Maria-café (Ommatoiulus moreletii), Odivelas

Bem, na verdade, eles chamam-lhe “portuguese millipede”, em alusão às numerosas patas e à origem geográfica (é uma espécie ibérica), mas a restante informação está correcta. O animal em causa é a maria-café (Ommatoiulus moreletii) – conhecida na Madeira por bicho-de-vaca ou vaca-preta –, artrópode que tem um par de patas por segmento (pertence à classe Diplopoda) e mede entre 2 e 4 centímetros.

Nos anos 50 do século passado foi acidentalmente introduzida na Austrália.

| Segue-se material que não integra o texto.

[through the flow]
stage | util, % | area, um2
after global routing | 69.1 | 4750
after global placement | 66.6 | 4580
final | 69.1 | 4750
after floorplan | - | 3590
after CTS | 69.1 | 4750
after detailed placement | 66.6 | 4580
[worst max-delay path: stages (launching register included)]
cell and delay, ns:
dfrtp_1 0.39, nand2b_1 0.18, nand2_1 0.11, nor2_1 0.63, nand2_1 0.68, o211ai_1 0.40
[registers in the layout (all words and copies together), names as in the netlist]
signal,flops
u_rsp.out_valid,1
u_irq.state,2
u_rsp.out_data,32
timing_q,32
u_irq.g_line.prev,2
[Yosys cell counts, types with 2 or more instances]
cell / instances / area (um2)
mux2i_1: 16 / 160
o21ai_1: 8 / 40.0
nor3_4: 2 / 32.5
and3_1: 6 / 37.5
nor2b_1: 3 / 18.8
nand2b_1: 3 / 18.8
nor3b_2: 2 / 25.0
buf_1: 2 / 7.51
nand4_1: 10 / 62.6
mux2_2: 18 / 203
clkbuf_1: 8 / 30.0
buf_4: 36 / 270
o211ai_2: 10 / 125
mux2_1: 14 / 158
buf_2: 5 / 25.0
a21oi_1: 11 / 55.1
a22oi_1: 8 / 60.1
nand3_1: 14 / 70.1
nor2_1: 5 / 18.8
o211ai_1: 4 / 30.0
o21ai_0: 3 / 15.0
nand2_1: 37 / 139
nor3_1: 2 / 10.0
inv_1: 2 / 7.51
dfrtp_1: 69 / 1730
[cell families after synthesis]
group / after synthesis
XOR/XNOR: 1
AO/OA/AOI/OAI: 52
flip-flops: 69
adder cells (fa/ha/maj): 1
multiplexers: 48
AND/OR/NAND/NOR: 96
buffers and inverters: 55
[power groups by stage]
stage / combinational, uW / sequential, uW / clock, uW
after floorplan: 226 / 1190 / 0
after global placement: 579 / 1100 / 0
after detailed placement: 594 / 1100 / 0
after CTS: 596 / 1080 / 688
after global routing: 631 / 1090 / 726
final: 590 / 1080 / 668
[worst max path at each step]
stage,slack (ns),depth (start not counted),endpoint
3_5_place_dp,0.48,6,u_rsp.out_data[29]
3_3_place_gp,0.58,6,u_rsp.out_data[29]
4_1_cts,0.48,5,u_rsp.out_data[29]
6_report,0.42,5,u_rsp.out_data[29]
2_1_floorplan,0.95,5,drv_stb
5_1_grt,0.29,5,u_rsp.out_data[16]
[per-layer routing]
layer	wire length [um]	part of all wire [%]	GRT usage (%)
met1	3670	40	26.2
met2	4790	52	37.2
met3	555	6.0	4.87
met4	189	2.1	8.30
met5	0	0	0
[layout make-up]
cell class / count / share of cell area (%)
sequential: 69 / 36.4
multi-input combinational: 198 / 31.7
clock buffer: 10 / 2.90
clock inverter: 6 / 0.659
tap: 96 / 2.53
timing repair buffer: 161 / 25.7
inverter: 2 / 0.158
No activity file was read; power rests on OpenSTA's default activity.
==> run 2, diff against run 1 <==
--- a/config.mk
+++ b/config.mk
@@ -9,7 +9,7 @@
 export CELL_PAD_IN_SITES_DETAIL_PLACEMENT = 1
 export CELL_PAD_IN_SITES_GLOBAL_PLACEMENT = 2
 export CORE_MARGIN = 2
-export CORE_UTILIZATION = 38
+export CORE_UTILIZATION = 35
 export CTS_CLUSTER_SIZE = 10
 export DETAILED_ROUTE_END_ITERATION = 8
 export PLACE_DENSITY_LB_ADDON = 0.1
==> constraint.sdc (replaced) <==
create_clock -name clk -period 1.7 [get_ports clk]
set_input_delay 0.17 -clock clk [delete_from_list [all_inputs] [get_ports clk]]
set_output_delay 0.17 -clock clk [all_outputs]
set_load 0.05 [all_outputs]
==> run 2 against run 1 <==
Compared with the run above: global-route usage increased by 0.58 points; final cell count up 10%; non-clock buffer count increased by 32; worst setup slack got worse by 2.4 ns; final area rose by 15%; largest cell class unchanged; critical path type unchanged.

Com poucos ou nenhuns predadores naturais a espécie reproduziu-se até atingir números que a classificaram como praga (por cá a espécie tem vários predadores, e é um verdadeiro pitéu para o lacrau e para o ouriço-cacheiro).

Em Setembro, e segundo a agência Reuters, centenas de marias-café “ocuparam” os carris das linhas ferroviárias em Clarkson, cerca de 40 km a norte de Perth, na Austrália Ocidental. À medida que eram esmagadas, atapetavam a superfície dos carris com a viscosa substância das suas entranhas. Esta “pista” escorregadia terá dificultado a travagem de um comboio, provocando o choque com um outro que se encontrava parado. Em 2002, numa “ocupação” semelhante – mas desta vez na outra ponta da Austrália –, a precaução ditou o cancelamento de 50 comboios no percurso entre Melbourne e Ballart.

Para a maria-café, as entranhas são uma mais-valia. De facto, quando ameaçada ela recorre a duas estratégias de defesa: a primeira é enrolar-se e fingir-se morta; a segunda é libertar um líquido repelente (cianeto de hidrogénio). Daí que não convém esmagá-la se a encontrar em casa, o que é provável nesta época do ano, em que ela refugia-se da chuva e do frio.

Além de servir de repasto a muitas outras espécies, a Ommatoiulus moreletii tem outro importante papel nos ecossistemas: ao alimentar-se de matéria vegetal morta (é, portanto, um animal detritívoro) recicla os nutrientes e devolvendo-os à cadeia alimentar.